▸ Exercise instructions:
From the entries, copy out every line in which the word "means" is found.

### Records to process ###

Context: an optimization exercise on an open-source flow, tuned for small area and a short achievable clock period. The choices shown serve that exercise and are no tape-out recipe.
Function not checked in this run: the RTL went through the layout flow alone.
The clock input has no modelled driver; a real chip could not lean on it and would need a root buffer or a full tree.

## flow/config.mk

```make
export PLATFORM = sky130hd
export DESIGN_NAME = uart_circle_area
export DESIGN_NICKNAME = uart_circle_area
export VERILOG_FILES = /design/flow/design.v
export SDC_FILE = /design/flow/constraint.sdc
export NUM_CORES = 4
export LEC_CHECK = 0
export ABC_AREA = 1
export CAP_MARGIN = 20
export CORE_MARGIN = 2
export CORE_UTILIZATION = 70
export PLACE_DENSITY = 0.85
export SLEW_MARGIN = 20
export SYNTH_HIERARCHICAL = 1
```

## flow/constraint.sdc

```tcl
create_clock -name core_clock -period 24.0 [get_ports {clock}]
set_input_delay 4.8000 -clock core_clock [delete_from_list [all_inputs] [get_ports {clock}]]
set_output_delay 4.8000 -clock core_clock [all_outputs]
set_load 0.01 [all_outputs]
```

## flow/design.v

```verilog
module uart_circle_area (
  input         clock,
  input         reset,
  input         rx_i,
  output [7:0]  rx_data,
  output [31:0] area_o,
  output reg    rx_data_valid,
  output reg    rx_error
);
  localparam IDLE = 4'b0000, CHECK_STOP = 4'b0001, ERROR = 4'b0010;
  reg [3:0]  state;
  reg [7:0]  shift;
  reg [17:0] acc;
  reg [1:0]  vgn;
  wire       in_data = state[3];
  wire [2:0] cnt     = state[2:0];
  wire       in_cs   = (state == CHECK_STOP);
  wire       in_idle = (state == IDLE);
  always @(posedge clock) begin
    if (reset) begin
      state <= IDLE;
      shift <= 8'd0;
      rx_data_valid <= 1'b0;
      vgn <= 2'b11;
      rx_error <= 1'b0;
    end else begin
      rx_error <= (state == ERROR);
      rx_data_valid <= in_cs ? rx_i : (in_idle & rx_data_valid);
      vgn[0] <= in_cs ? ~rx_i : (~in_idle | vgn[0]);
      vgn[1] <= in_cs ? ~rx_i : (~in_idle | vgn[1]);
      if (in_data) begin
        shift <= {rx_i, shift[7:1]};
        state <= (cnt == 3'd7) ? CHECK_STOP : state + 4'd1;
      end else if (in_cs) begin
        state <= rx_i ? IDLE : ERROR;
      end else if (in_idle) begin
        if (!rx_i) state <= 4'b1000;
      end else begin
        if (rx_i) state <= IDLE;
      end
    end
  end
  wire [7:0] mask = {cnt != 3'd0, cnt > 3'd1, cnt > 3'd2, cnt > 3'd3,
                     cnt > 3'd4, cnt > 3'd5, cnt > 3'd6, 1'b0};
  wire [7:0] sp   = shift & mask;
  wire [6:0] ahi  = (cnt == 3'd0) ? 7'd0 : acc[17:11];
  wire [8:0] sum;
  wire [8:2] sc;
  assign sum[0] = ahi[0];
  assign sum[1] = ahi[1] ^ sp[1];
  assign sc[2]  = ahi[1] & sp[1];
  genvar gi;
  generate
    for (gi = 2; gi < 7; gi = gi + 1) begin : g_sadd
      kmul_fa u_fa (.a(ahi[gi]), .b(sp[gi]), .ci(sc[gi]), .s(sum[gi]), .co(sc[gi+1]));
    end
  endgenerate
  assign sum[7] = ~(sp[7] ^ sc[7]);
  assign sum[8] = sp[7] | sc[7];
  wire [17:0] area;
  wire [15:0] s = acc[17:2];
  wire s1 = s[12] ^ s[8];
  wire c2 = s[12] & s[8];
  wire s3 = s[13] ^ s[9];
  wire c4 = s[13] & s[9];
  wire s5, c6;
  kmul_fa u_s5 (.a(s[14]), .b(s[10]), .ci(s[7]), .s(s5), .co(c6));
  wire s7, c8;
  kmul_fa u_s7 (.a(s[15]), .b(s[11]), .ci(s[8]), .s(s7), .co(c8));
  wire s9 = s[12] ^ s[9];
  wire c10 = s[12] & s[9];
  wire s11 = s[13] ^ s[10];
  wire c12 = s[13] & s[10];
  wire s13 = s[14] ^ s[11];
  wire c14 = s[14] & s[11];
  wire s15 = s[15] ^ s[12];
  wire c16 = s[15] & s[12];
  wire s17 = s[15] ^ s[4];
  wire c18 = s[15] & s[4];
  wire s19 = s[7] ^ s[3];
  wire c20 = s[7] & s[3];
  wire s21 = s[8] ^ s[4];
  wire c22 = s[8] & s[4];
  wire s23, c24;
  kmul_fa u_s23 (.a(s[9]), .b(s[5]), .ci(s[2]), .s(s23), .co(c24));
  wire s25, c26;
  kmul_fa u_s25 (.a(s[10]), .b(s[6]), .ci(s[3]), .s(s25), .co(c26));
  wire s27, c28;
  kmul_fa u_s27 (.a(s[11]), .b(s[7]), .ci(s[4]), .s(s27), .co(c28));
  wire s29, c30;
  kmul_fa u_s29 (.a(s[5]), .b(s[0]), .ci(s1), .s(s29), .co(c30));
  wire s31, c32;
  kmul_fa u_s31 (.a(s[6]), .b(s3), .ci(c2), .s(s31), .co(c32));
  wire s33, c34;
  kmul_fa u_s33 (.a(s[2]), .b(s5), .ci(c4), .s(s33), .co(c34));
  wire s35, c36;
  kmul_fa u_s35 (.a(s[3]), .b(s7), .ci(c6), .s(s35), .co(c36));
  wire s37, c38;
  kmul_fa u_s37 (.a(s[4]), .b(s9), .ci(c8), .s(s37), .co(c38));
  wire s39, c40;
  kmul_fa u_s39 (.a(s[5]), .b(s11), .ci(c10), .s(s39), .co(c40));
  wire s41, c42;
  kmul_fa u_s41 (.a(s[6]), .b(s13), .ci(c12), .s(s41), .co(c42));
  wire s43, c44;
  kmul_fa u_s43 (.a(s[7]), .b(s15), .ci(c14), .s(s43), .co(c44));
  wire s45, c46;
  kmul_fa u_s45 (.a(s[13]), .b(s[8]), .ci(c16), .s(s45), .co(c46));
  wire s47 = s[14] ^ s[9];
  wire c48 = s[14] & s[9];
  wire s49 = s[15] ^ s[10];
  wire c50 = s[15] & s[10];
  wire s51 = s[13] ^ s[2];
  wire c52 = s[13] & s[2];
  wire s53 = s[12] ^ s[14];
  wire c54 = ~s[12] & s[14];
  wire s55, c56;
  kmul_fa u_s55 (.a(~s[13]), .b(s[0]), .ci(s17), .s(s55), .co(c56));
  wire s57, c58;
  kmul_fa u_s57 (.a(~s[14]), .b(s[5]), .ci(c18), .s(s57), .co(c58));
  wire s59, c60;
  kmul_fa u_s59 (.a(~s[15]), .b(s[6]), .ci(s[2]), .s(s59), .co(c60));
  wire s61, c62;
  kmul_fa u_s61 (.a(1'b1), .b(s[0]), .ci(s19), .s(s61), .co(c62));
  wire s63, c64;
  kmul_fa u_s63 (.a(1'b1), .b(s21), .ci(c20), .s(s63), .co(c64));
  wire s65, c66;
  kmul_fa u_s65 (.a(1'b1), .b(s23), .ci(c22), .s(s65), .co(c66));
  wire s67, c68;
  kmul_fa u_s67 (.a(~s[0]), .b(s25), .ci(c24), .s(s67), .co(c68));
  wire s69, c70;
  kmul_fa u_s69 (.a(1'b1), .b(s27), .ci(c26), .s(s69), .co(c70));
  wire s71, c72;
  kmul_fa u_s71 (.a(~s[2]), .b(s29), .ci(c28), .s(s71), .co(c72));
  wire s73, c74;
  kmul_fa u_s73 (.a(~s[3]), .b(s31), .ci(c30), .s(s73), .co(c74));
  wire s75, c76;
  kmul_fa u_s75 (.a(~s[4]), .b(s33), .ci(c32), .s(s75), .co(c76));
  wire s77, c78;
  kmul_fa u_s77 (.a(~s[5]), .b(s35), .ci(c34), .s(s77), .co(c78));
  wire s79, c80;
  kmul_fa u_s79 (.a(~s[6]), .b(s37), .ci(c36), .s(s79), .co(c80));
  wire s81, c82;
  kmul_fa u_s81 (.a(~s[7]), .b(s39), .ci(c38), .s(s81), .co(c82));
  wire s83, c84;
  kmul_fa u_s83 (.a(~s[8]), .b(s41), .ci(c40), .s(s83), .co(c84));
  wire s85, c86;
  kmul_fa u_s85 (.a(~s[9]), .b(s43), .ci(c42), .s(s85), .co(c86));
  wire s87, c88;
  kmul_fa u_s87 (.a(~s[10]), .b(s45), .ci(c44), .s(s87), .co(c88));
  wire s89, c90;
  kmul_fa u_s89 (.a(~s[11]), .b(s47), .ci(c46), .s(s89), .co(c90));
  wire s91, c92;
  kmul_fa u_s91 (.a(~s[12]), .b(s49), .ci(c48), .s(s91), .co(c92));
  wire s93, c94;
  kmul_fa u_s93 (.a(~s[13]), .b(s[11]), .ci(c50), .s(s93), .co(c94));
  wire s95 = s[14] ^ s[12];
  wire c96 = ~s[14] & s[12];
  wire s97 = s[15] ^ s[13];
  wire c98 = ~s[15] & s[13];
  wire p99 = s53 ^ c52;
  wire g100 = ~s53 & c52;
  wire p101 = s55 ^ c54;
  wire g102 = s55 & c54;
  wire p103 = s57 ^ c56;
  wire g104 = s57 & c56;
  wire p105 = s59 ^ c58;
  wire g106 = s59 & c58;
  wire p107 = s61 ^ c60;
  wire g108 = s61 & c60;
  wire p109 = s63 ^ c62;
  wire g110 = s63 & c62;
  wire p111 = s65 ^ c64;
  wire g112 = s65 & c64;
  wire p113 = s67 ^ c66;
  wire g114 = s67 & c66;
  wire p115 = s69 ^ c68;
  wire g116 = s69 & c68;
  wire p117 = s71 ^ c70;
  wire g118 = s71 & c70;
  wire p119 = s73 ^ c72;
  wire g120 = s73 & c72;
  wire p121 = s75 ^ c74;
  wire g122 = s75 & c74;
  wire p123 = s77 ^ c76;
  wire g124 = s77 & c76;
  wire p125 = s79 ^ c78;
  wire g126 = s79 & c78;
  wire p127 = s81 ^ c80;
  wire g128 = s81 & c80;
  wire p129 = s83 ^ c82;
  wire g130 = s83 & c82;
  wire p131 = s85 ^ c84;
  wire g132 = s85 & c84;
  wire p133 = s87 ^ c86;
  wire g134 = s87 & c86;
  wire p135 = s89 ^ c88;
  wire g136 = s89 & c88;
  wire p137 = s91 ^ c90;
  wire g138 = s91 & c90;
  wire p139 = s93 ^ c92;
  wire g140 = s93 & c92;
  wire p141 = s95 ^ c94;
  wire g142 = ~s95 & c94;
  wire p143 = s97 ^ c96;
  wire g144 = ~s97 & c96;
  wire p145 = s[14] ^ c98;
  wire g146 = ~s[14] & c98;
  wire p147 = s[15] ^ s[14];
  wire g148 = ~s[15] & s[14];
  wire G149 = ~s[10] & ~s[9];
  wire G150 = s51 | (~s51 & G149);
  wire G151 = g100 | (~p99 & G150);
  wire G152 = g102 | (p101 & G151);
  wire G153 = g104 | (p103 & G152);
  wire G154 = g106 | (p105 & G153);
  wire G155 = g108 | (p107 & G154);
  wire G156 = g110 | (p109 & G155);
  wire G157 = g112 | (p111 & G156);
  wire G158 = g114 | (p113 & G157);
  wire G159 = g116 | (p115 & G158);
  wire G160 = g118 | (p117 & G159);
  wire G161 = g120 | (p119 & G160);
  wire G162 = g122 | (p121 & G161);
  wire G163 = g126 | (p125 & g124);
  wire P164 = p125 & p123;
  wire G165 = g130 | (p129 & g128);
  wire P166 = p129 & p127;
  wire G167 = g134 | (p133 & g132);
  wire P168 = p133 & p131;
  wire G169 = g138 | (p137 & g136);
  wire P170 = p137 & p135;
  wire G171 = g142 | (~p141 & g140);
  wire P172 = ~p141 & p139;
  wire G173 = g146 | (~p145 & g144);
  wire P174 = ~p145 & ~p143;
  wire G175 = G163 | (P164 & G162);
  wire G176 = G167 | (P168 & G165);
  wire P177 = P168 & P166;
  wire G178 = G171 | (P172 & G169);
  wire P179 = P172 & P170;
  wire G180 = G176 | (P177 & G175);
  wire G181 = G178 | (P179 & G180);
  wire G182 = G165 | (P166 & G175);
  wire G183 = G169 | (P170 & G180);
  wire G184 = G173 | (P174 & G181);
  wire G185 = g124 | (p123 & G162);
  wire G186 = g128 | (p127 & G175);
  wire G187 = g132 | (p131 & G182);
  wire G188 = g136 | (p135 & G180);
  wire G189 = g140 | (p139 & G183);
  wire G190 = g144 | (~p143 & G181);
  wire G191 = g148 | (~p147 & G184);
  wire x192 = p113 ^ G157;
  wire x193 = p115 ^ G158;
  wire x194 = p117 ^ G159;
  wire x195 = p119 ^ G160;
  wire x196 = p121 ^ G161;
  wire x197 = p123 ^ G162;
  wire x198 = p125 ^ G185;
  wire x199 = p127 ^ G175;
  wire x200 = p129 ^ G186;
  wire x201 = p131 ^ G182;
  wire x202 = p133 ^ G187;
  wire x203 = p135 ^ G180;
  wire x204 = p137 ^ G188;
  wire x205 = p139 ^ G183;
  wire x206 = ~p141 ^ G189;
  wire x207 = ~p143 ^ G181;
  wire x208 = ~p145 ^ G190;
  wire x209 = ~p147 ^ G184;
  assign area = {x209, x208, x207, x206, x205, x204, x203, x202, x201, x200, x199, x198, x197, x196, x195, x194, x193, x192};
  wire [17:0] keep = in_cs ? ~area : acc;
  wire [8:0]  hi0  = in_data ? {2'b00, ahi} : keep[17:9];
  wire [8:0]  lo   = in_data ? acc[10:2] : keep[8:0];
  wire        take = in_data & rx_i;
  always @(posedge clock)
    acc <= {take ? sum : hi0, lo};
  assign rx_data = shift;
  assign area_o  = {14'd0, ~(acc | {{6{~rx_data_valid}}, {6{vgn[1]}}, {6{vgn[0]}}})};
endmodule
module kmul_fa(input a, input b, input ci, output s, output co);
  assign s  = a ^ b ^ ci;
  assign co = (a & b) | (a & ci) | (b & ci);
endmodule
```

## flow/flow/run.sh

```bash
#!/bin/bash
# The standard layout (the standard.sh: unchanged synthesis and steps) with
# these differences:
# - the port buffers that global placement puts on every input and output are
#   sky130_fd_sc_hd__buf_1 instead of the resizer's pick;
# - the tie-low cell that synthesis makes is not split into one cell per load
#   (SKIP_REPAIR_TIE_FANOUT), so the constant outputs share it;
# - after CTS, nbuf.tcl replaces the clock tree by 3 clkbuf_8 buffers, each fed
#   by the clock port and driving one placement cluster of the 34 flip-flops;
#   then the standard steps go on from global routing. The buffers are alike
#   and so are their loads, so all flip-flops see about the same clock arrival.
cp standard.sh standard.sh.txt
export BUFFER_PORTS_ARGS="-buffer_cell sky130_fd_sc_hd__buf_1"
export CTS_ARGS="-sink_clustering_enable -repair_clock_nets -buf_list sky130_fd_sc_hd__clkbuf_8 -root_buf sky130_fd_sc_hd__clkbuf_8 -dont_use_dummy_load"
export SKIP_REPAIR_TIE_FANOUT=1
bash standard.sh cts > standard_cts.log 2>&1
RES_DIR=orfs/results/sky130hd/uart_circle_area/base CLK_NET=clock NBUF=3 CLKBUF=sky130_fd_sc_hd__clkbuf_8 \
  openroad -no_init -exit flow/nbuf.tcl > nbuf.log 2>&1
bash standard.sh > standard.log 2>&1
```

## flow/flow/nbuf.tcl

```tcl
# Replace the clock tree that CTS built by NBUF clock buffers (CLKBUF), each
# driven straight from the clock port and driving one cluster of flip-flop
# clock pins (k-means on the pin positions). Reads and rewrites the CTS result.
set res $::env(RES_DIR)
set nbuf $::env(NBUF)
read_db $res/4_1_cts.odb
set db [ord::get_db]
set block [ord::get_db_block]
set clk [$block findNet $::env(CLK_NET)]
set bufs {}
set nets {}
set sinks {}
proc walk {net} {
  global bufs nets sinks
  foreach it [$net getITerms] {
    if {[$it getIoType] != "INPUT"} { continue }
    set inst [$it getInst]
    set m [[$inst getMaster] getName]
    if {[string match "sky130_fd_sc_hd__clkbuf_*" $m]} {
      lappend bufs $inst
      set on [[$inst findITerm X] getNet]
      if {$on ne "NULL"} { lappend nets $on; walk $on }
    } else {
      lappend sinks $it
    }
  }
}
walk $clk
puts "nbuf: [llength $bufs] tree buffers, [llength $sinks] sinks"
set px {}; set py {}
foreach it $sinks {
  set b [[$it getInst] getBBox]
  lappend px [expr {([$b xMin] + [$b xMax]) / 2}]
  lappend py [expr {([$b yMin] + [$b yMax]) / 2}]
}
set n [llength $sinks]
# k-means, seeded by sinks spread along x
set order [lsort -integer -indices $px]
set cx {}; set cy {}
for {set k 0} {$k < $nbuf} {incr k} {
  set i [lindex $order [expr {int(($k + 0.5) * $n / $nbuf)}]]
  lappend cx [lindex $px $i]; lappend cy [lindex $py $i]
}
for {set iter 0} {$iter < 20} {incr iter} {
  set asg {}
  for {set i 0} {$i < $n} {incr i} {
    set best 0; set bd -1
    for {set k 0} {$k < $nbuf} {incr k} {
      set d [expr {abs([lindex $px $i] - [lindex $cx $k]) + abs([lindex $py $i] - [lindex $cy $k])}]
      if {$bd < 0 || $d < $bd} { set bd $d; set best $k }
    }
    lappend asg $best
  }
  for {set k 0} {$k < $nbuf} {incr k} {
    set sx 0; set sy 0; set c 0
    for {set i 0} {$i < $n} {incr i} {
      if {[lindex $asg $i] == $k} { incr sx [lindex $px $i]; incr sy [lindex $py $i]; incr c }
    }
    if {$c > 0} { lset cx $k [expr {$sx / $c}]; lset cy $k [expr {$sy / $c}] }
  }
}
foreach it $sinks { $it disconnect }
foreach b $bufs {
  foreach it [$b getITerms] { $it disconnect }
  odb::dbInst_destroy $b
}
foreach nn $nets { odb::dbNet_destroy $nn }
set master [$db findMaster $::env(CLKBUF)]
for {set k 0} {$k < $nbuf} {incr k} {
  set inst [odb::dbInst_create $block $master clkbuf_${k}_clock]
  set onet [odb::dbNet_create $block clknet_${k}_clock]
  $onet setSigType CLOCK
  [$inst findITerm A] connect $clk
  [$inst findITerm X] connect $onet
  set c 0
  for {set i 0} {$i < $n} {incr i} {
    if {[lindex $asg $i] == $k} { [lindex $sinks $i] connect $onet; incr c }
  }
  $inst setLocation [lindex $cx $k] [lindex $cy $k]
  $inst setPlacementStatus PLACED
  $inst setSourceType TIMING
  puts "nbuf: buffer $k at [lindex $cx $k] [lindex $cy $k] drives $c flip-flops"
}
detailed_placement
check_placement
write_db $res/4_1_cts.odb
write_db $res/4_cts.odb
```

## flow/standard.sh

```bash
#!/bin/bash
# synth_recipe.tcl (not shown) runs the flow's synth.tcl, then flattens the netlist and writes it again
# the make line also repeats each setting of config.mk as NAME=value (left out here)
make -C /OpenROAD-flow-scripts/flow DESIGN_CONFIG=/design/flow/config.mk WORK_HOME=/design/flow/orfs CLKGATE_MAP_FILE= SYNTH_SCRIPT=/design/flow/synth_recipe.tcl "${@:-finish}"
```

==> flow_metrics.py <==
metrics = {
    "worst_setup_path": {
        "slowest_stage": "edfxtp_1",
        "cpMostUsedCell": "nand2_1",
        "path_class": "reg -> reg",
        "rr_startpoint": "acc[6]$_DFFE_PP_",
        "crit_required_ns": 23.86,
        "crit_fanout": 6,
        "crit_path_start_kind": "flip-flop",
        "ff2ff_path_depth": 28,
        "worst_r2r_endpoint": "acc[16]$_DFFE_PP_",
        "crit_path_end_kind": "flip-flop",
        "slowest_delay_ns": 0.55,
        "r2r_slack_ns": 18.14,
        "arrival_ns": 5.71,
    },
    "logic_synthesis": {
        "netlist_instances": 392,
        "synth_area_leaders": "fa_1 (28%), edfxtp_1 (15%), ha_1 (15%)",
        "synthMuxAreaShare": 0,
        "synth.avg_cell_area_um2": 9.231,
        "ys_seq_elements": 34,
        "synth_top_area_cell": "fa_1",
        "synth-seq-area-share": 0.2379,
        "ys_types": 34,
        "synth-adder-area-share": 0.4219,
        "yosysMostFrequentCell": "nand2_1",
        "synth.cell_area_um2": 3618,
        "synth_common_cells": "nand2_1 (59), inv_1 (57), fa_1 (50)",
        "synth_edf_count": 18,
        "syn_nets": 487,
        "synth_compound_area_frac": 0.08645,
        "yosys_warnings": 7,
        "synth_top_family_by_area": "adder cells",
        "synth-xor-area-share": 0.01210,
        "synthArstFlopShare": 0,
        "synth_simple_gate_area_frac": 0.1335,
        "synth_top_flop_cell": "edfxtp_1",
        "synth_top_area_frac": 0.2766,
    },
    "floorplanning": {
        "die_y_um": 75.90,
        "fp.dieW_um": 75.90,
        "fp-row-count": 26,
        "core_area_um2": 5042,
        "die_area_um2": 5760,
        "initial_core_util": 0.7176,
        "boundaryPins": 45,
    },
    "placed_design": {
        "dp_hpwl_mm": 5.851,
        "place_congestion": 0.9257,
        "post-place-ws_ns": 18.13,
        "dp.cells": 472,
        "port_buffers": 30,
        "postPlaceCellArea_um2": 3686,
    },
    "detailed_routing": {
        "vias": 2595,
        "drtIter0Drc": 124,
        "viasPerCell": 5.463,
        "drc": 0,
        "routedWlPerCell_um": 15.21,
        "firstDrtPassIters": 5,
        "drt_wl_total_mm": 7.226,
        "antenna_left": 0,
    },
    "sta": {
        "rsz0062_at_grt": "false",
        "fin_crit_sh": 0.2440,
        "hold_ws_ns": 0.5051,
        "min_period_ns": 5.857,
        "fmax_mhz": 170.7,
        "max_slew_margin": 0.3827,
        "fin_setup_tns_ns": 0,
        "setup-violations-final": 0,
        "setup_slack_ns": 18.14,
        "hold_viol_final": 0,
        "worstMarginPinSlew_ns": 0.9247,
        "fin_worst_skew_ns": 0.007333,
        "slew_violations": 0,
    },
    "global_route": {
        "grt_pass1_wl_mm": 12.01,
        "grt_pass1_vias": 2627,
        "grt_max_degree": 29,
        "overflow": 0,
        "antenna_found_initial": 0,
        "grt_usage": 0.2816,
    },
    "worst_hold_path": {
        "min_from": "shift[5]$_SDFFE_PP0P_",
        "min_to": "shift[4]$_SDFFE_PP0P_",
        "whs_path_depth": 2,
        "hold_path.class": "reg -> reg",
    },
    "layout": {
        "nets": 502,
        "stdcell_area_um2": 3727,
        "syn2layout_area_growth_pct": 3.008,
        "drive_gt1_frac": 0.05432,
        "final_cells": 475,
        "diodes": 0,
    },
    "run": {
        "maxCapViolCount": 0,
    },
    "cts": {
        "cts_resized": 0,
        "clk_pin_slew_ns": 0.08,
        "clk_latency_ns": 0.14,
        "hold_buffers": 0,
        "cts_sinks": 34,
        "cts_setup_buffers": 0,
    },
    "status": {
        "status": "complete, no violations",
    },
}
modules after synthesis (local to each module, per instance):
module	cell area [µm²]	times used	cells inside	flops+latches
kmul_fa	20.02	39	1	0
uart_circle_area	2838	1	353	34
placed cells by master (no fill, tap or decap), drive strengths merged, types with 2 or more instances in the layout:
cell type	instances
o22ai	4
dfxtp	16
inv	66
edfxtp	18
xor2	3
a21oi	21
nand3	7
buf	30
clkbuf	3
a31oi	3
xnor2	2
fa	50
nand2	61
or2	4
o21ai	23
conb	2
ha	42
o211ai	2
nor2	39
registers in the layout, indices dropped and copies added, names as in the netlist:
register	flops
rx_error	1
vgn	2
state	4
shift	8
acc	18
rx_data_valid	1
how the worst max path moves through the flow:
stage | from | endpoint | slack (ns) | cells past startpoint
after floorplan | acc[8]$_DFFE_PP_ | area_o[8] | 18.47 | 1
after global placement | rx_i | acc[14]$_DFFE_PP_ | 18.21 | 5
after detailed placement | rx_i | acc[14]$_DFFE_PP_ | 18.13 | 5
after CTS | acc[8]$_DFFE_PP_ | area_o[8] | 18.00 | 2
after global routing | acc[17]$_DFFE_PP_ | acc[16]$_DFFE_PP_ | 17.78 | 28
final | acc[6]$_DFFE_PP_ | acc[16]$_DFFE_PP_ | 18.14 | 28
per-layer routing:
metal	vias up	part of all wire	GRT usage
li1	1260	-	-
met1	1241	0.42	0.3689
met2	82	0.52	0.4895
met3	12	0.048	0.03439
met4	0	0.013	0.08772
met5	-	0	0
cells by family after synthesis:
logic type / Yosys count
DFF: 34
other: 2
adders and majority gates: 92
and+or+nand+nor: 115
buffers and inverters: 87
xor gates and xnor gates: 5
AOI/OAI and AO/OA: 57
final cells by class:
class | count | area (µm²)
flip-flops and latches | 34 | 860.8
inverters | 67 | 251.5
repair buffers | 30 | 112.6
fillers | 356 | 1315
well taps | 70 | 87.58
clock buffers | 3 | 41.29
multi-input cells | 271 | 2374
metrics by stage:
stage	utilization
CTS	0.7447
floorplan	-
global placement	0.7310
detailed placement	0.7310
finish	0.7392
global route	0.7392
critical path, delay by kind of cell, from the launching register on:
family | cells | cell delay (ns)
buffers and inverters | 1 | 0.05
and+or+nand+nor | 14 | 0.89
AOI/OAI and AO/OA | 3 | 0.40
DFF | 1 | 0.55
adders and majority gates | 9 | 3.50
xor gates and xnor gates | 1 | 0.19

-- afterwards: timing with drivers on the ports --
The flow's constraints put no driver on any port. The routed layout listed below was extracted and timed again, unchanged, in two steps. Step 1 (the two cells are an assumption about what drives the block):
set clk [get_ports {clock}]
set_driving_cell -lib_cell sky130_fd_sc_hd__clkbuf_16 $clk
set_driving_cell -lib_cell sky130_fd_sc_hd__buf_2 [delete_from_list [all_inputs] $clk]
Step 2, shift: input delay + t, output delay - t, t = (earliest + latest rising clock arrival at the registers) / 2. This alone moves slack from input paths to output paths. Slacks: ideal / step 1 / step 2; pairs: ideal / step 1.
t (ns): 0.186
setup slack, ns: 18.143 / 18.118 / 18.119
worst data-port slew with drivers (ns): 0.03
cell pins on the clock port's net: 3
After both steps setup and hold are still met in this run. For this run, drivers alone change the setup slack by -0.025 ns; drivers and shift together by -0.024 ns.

###
### Records to process ###

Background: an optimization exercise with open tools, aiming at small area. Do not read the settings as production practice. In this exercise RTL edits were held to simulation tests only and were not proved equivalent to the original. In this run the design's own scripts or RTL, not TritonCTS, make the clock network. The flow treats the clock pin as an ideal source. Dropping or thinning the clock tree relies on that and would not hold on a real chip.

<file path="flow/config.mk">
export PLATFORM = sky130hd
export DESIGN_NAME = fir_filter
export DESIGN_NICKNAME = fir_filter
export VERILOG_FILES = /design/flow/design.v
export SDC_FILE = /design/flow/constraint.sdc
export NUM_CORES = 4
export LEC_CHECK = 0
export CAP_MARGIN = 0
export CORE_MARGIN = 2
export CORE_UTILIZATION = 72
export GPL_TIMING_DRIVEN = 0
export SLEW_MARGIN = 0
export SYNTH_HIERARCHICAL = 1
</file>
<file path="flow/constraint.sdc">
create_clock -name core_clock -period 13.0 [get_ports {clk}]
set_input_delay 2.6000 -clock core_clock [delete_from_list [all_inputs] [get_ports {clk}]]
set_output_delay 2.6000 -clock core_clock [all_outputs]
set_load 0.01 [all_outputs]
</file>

###

▸ Response to this exercise:
# clock pins (k-means on the pin positions). Reads and rewrites the CTS result.
# k-means, seeded by sinks spread along x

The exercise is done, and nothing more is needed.